* **What the task asks**: Provide again, from the entries below, every line from the one containing "buf+inv,70,174,13.8" through the one containing "run 2 against", exactly as written, and no other line.

*** Working data Section Begins ***

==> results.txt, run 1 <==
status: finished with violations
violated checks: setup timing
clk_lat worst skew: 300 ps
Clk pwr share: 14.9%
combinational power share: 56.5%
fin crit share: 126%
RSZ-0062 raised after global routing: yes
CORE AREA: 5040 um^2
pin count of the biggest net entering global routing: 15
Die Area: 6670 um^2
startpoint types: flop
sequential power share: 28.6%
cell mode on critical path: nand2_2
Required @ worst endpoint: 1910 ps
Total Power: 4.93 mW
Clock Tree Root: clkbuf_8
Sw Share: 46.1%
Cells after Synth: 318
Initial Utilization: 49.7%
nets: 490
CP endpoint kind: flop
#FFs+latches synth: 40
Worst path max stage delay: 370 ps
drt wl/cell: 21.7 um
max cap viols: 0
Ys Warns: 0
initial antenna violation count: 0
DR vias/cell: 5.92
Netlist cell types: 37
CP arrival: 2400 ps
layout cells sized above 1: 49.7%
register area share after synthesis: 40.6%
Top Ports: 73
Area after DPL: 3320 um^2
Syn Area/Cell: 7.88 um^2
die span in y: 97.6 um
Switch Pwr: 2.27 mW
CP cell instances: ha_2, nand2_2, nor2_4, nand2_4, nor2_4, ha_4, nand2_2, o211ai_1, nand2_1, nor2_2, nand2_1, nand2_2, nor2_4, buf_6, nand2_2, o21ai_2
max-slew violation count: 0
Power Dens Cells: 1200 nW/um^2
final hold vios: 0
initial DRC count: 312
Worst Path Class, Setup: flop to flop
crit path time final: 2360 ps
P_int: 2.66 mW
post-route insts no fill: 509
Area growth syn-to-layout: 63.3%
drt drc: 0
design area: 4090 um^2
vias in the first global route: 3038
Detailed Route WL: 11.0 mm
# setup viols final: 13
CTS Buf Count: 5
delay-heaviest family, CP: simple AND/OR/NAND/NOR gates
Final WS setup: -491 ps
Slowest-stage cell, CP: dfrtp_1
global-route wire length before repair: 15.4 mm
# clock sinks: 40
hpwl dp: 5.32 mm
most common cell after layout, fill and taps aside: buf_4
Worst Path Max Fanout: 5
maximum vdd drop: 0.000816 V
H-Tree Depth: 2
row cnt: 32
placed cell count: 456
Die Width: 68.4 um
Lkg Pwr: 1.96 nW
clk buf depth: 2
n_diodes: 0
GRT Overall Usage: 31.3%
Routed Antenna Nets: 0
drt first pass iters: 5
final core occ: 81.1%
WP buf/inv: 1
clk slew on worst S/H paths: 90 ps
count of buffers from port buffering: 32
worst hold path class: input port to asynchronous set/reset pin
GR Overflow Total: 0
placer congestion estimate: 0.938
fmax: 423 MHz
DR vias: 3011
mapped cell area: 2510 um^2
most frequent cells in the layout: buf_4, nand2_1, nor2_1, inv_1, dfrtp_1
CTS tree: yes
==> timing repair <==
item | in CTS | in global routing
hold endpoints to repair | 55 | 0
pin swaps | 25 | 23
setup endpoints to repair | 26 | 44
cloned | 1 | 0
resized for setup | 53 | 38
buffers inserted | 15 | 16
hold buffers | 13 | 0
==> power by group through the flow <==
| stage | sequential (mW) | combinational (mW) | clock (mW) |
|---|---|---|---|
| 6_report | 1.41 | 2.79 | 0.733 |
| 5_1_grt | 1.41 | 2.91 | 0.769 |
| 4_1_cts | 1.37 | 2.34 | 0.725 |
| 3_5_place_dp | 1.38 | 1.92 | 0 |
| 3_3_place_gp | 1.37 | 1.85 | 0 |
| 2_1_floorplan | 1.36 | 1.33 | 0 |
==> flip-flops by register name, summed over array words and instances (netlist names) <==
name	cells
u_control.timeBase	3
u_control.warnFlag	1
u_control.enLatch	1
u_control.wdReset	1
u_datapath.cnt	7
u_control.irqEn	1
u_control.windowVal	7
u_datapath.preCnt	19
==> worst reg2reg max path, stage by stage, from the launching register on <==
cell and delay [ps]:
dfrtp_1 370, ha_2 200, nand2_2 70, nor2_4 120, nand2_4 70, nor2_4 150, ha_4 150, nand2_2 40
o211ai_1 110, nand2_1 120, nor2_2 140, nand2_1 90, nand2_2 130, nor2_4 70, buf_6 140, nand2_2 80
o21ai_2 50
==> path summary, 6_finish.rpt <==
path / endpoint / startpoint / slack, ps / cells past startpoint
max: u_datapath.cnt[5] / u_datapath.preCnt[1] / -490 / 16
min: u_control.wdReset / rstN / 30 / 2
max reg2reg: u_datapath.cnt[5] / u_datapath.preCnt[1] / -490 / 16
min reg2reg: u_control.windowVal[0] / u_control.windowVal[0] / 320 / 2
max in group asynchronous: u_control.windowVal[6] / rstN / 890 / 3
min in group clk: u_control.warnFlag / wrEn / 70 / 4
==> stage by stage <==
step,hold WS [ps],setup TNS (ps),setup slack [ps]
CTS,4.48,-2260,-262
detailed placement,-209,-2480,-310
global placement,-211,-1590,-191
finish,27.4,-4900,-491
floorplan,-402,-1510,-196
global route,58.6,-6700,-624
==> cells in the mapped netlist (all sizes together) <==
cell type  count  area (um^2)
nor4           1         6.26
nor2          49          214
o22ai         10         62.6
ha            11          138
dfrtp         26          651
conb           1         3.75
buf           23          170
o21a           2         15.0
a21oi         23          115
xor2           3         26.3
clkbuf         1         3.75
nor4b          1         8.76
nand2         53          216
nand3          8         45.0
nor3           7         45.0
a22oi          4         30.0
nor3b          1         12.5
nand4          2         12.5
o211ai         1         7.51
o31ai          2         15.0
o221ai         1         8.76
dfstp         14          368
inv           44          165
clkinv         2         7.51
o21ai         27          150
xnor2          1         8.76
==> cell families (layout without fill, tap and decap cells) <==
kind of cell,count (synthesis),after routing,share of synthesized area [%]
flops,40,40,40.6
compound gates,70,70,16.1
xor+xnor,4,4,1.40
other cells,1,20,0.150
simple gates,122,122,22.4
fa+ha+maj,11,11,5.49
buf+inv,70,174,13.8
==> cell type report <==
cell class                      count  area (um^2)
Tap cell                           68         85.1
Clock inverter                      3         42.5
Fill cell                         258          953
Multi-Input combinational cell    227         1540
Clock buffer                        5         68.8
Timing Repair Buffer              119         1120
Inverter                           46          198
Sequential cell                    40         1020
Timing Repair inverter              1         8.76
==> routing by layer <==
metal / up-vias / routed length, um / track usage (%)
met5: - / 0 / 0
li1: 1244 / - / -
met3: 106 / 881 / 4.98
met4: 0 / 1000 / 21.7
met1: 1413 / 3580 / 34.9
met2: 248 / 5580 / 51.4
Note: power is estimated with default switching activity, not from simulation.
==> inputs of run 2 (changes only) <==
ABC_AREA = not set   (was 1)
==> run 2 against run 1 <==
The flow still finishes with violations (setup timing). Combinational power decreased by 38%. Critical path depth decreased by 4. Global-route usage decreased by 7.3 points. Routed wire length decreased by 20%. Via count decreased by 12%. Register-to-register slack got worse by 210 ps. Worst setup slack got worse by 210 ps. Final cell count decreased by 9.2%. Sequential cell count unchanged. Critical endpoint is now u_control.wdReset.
## src/rtl/apc_pkg.sv

```systemverilog
package apc_pkg;

  // Angular distance from a0 forward to a1 on a cycle of length cyc.
  function automatic logic [31:0] wrap_span(input logic [31:0] a0,
                                            input logic [31:0] a1,
                                            input logic [31:0] cyc);
    logic [31:0] r;
    if (a1 >= a0) r = a1 - a0;
    else          r = (a1 + cyc) - a0;
    return r;
  endfunction

  // Increment that sticks at lim.
  function automatic logic [31:0] sat_inc(input logic [31:0] v,
                                          input logic [31:0] lim);
    logic [31:0] r;
    if (v >= lim) r = lim;
    else          r = v + 32'd1;
    return r;
  endfunction

endpackage

```

## src/rtl/apc_sync_edge.sv

```systemverilog
module apc_sync_edge #(
  parameter int STAGES = 2
) (
  input  logic clk,
  input  logic rst_n,
  input  logic d_async,
  output logic level,
  output logic rise,
  output logic fall
);
  logic [STAGES-1:0] sync_q;
  logic              prev_q;

  always_ff @(posedge clk or negedge rst_n) begin
    if (!rst_n) begin
      sync_q <= '0;
      prev_q <= 1'b0;
    end else begin
      sync_q <= {sync_q[STAGES-2:0], d_async};
      prev_q <= sync_q[STAGES-1];
    end
  end

  assign level = sync_q[STAGES-1];
  assign rise  = level & ~prev_q;
  assign fall  = ~level & prev_q;

  AST_EDGE_NEEDS_HISTORY: assert property (@(posedge clk) disable iff (!rst_n)
    fall |-> $past(sync_q[STAGES-1]) && !sync_q[STAGES-1]);
endmodule

```

## src/rtl/apc_tick_counter.sv

```systemverilog
module apc_tick_counter #(
  parameter int W = 12
) (
  input  logic         clk,
  input  logic         rst_n,
  input  logic         start,
  input  logic         run,
  output logic [W-1:0] count
);
  import apc_pkg::*;
  localparam logic [W-1:0] MAX = '1;

  always_ff @(posedge clk or negedge rst_n) begin
    if (!rst_n)     count <= '0;
    else if (start) count <= W'(1);
    else if (run)   count <= W'(sat_inc(32'(count), 32'(MAX)));
  end

  AST_TICK_SATURATES: assert property (@(posedge clk) disable iff (!rst_n)
    run && !start && count == MAX |=> count == MAX);
  AST_TICK_MONOTONIC: assert property (@(posedge clk) disable iff (!rst_n)
    run && !start |=> count >= $past(count));
endmodule

```

## src/rtl/apc_result_bank.sv

```systemverilog
module apc_result_bank #(
  parameter int AW = 13,
  parameter int TW = 12
) (
  input  logic          clk,
  input  logic          rst_n,
  input  logic          capture,
  input  logic          ack,
  input  logic [AW-1:0] start_d,
  input  logic [AW-1:0] end_d,
  input  logic [AW-1:0] span_d,
  input  logic [TW-1:0] ticks_d,
  output logic          valid,
  output logic [AW-1:0] start_q,
  output logic [AW-1:0] end_q,
  output logic [AW-1:0] span_q,
  output logic [TW-1:0] ticks_q
);
  always_ff @(posedge clk or negedge rst_n) begin
    if (!rst_n) begin
      start_q <= '0;
      end_q   <= '0;
      span_q  <= '0;
      ticks_q <= '0;
    end else if (capture) begin
      start_q <= start_d;
      end_q   <= end_d;
      span_q  <= span_d;
      ticks_q <= ticks_d;
    end
  end

  always_ff @(posedge clk or negedge rst_n) begin
    if (!rst_n)       valid <= 1'b0;
    else if (capture) valid <= 1'b1;
    else if (ack)     valid <= 1'b0;
  end

  AST_VALID_ON_CAPTURE: assert property (@(posedge clk) disable iff (!rst_n)
    capture |=> valid);
  AST_ACK_CLEARS: assert property (@(posedge clk) disable iff (!rst_n)
    ack && !capture |=> !valid);
  AST_HOLD_RESULTS: assert property (@(posedge clk) disable iff (!rst_n)
    !capture |=> $stable(start_q) && $stable(end_q) && $stable(span_q) && $stable(ticks_q));
endmodule

```

## src/rtl/angle_pulse_capture.sv

```systemverilog
module angle_pulse_capture #(
  parameter int ANGLE_W     = 13,
  parameter int CYCLE_UNITS = 3600,
  parameter int TICK_W      = 12
) (
  input  logic               clk,
  input  logic               rst_n,
  input  logic               pulse_in,
  input  logic [ANGLE_W-1:0] angle_in,
  input  logic               four_stroke,
  input  logic               ack,
  output logic               valid,
  output logic [ANGLE_W-1:0] start_angle,
  output logic [ANGLE_W-1:0] end_angle,
  output logic [ANGLE_W-1:0] span_angle,
  output logic [TICK_W-1:0]  tick_count
);
  import apc_pkg::*;
  localparam int CYCLE_4S = 2 * CYCLE_UNITS;

  logic               pulse_lvl;
  logic               rise_evt;
  logic               fall_evt;
  logic [ANGLE_W-1:0] start_hold_q;
  logic [TICK_W-1:0]  ticks_run;
  logic [31:0]        cycle_len;
  logic [ANGLE_W-1:0] span_now;

  apc_sync_edge #(.STAGES(2)) u_sync (
    .clk(clk), .rst_n(rst_n), .d_async(pulse_in),
    .level(pulse_lvl), .rise(rise_evt), .fall(fall_evt)
  );

  apc_tick_counter #(.W(TICK_W)) u_ticks (
    .clk(clk), .rst_n(rst_n), .start(rise_evt), .run(pulse_lvl),
    .count(ticks_run)
  );

  always_ff @(posedge clk or negedge rst_n) begin
    if (!rst_n)        start_hold_q <= '0;
    else if (rise_evt) start_hold_q <= angle_in;
  end

  assign cycle_len = four_stroke ? 32'(CYCLE_4S) : 32'(CYCLE_UNITS);
  assign span_now  = ANGLE_W'(wrap_span(32'(start_hold_q), 32'(angle_in), cycle_len));

  apc_result_bank #(.AW(ANGLE_W), .TW(TICK_W)) u_bank (
    .clk(clk), .rst_n(rst_n), .capture(fall_evt), .ack(ack),
    .start_d(start_hold_q), .end_d(angle_in), .span_d(span_now), .ticks_d(ticks_run),
    .valid(valid), .start_q(start_angle), .end_q(end_angle),
    .span_q(span_angle), .ticks_q(tick_count)
  );

  AST_SPAN_BELOW_CYCLE: assert property (@(posedge clk) disable iff (!rst_n)
    valid |-> 32'(span_angle) < 32'(CYCLE_4S));
  AST_START_FROM_RISE: assert property (@(posedge clk) disable iff (!rst_n)
    rise_evt |=> start_hold_q == $past(angle_in));
  AST_TICKS_NONZERO: assert property (@(posedge clk) disable iff (!rst_n)
    fall_evt |=> tick_count != '0);
  AST_END_FROM_FALL: assert property (@(posedge clk) disable iff (!rst_n)
    fall_evt |=> end_angle == $past(angle_in));
endmodule

```
**src/rtl/oc_pkg.sv**
```systemverilog
package oc_pkg;

    typedef enum logic [2:0] {
        OCM_FROZEN  = 3'd0,
        OCM_SET     = 3'd1,
        OCM_CLEAR   = 3'd2,
        OCM_TOGGLE  = 3'd3,
        OCM_FORCE_L = 3'd4,
        OCM_FORCE_H = 3'd5,
        OCM_PWM_A   = 3'd6,
        OCM_PWM_B   = 3'd7
    } oc_mode_e;

    localparam int DIR_W = 2;

    typedef struct packed {
        oc_mode_e           mode;
        logic               preload;
        logic               pol;
        logic               en;
        logic               irq_en;
        logic [DIR_W-1:0]   dir;
    } oc_cfg_t;

    localparam oc_cfg_t CFG_RESET = '{mode: OCM_FROZEN, preload: 1'b0, pol: 1'b0,
                                      en: 1'b0, irq_en: 1'b0, dir: '0};

    // Next reference level for one clock edge.
    function automatic logic ref_next(input oc_mode_e mode, input logic cur,
                                      input logic match, input logic below);
        logic r;
        r = cur;
        unique case (mode)
            OCM_FROZEN:  r = cur;
            OCM_SET:     r = match ? 1'b1 : cur;
            OCM_CLEAR:   r = match ? 1'b0 : cur;
            OCM_TOGGLE:  r = match ? ~cur : cur;
            OCM_FORCE_L: r = 1'b0;
            OCM_FORCE_H: r = 1'b1;
            OCM_PWM_A:   r = below;
            OCM_PWM_B:   r = ~below;
            default:     r = cur;
        endcase
        return r;
    endfunction

    // Pin level from reference, polarity and enable.
    function automatic logic pin_level(input logic refl, input logic pol, input logic en);
        return en ? (refl ^ pol) : pol;
    endfunction

endpackage

```
**src/rtl/oc_regs.sv**
```systemverilog
module oc_regs
    import oc_pkg::*;
#(
    parameter int CW = 16
) (
    input  logic            clk,
    input  logic            rst,
    input  logic            cfg_we,
    input  oc_cfg_t         cfg_wr,
    input  logic            cmp_we,
    input  logic [CW-1:0]   cmp_wdata,
    input  logic            upd_evt,
    output oc_cfg_t         cfg_q,
    output logic [CW-1:0]   cmp_act
);

    logic [CW-1:0] cmp_buf;

    always_ff @(posedge clk) begin
        if (rst) begin
            cfg_q <= CFG_RESET;
        end else if (cfg_we) begin
            cfg_q.mode    <= cfg_wr.mode;
            cfg_q.preload <= cfg_wr.preload;
            cfg_q.pol     <= cfg_wr.pol;
            cfg_q.en      <= cfg_wr.en;
            cfg_q.irq_en  <= cfg_wr.irq_en;
            if (!cfg_q.en)
                cfg_q.dir <= cfg_wr.dir;
        end
    end

    always_ff @(posedge clk) begin
        if (rst) begin
            cmp_buf <= '0;
            cmp_act <= '0;
        end else begin
            if (cmp_we)
                cmp_buf <= cmp_wdata;
            if (cmp_we && !cfg_q.preload)
                cmp_act <= cmp_wdata;
            else if (upd_evt && cfg_q.preload)
                cmp_act <= cmp_buf;
        end
    end

    p_dir_locked_r13: assert property (@(posedge clk) disable iff (rst)
        (cfg_q.en && cfg_we) |=> $stable(cfg_q.dir));

    p_preload_hold_r6: assert property (@(posedge clk) disable iff (rst)
        (cfg_q.preload && !upd_evt) |=> $stable(cmp_act));

endmodule

```
**src/rtl/oc_flag.sv**
```systemverilog
module oc_flag #(
    parameter int CW = 16
) (
    input  logic            clk,
    input  logic            rst,
    input  logic [CW-1:0]   cnt_val,
    input  logic [CW-1:0]   reload_val,
    input  logic            cnt_step,
    input  logic            ovf_evt,
    input  logic [CW-1:0]   cmp_act,
    input  logic            out_dir,
    input  logic            cmp_gen,
    input  logic            flag_clr,
    output logic            match_evt,
    output logic            flag_q
);

    logic beyond;
    logic set_flag;

    always_comb begin
        beyond    = cmp_act > reload_val;
        match_evt = out_dir && cnt_step && (cnt_val == cmp_act);
        set_flag  = cmp_gen
                  || (match_evt && !beyond)
                  || (out_dir && ovf_evt && beyond);
    end

    always_ff @(posedge clk) begin
        if (rst)
            flag_q <= 1'b0;
        else if (set_flag)
            flag_q <= 1'b1;
        else if (flag_clr)
            flag_q <= 1'b0;
    end

    p_gen_sets_r9: assert property (@(posedge clk) disable iff (rst)
        cmp_gen |=> flag_q);

    p_clr_wins_alone_r10: assert property (@(posedge clk) disable iff (rst)
        (flag_clr && !cmp_gen && !cnt_step && !ovf_evt) |=> !flag_q);

endmodule

```
**src/rtl/oc_refgen.sv**
```systemverilog
module oc_refgen
    import oc_pkg::*;
#(
    parameter int CW = 16
) (
    input  logic            clk,
    input  logic            rst,
    input  oc_mode_e        mode,
    input  logic            out_dir,
    input  logic [CW-1:0]   cnt_val,
    input  logic [CW-1:0]   cmp_act,
    input  logic            match_evt,
    output logic            ref_q
);

    logic below;
    logic ref_d;

    always_comb begin
        below = cnt_val < cmp_act;
        ref_d = out_dir ? ref_next(mode, ref_q, match_evt, below) : 1'b0;
    end

    always_ff @(posedge clk) begin
        if (rst)
            ref_q <= 1'b0;
        else
            ref_q <= ref_d;
    end

    p_force_low_r3: assert property (@(posedge clk) disable iff (rst)
        (mode == OCM_FORCE_L) |=> !ref_q);

    p_force_high_r3: assert property (@(posedge clk) disable iff (rst)
        (out_dir && mode == OCM_FORCE_H) |=> ref_q);

    p_frozen_hold_r5: assert property (@(posedge clk) disable iff (rst)
        (out_dir && mode == OCM_FROZEN) |=> $stable(ref_q));

endmodule

```
**src/rtl/oc_channel.sv**
```systemverilog
module oc_channel
    import oc_pkg::*;
#(
    parameter int CW = 16
) (
    input  logic            clk,
    input  logic            rst,
    input  logic [CW-1:0]   cnt_val,
    input  logic [CW-1:0]   reload_val,
    input  logic            cnt_step,
    input  logic            ovf_evt,
    input  logic            upd_evt,
    input  logic            cfg_we,
    input  logic [2:0]      cfg_mode,
    input  logic            cfg_preload,
    input  logic            cfg_pol,
    input  logic            cfg_en,
    input  logic            cfg_irq_en,
    input  logic [1:0]      cfg_dir,
    input  logic            cmp_we,
    input  logic [CW-1:0]   cmp_wdata,
    input  logic            flag_clr,
    input  logic            cmp_gen,
    output logic            ch_pin,
    output logic            cmp_flag,
    output logic            irq,
    output logic [1:0]      chan_dir
);

    oc_cfg_t        cfg_wr;
    oc_cfg_t        cfg_q;
    logic [CW-1:0]  cmp_act;
    logic           out_dir;
    logic           match_evt;
    logic           ref_q;
    logic           flag_q;

    always_comb begin
        cfg_wr.mode    = oc_mode_e'(cfg_mode);
        cfg_wr.preload = cfg_preload;
        cfg_wr.pol     = cfg_pol;
        cfg_wr.en      = cfg_en;
        cfg_wr.irq_en  = cfg_irq_en;
        cfg_wr.dir     = cfg_dir;
    end

    oc_regs #(.CW(CW)) u_regs (
        .clk       (clk),
        .rst       (rst),
        .cfg_we    (cfg_we),
        .cfg_wr    (cfg_wr),
        .cmp_we    (cmp_we),
        .cmp_wdata (cmp_wdata),
        .upd_evt   (upd_evt),
        .cfg_q     (cfg_q),
        .cmp_act   (cmp_act)
    );

    assign out_dir = (cfg_q.dir == '0);

    oc_flag #(.CW(CW)) u_flag (
        .clk        (clk),
        .rst        (rst),
        .cnt_val    (cnt_val),
        .reload_val (reload_val),
        .cnt_step   (cnt_step),
        .ovf_evt    (ovf_evt),
        .cmp_act    (cmp_act),
        .out_dir    (out_dir),
        .cmp_gen    (cmp_gen),
        .flag_clr   (flag_clr),
        .match_evt  (match_evt),
        .flag_q     (flag_q)
    );

    oc_refgen #(.CW(CW)) u_ref (
        .clk       (clk),
        .rst       (rst),
        .mode      (cfg_q.mode),
        .out_dir   (out_dir),
        .cnt_val   (cnt_val),
        .cmp_act   (cmp_act),
        .match_evt (match_evt),
        .ref_q     (ref_q)
    );

    always_comb begin
        ch_pin   = pin_level(ref_q, cfg_q.pol, cfg_q.en);
        cmp_flag = flag_q;
        irq      = flag_q & cfg_q.irq_en;
        chan_dir = cfg_q.dir;
    end

    p_pin_idle_r12: assert property (@(posedge clk) disable iff (rst)
        (!cfg_we && !cfg_q.en) |=> (ch_pin == cfg_q.pol));

    p_irq_needs_flag_r11: assert property (@(posedge clk) disable iff (rst)
        irq |-> cmp_flag);

endmodule

```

*** Working data Section Ends ***

* **Reply**:
buf+inv,70,174,13.8
==> cell type report <==
cell class                      count  area (um^2)
Tap cell                           68         85.1
Clock inverter                      3         42.5
Fill cell                         258          953
Multi-Input combinational cell    227         1540
Clock buffer                        5         68.8
Timing Repair Buffer              119         1120
Inverter                           46          198
Sequential cell                    40         1020
Timing Repair inverter              1         8.76
==> routing by layer <==
metal / up-vias / routed length, um / track usage (%)
met5: - / 0 / 0
li1: 1244 / - / -
met3: 106 / 881 / 4.98
met4: 0 / 1000 / 21.7
met1: 1413 / 3580 / 34.9
met2: 248 / 5580 / 51.4
Note: power is estimated with default switching activity, not from simulation.
==> inputs of run 2 (changes only) <==
ABC_AREA = not set   (was 1)
==> run 2 against run 1 <==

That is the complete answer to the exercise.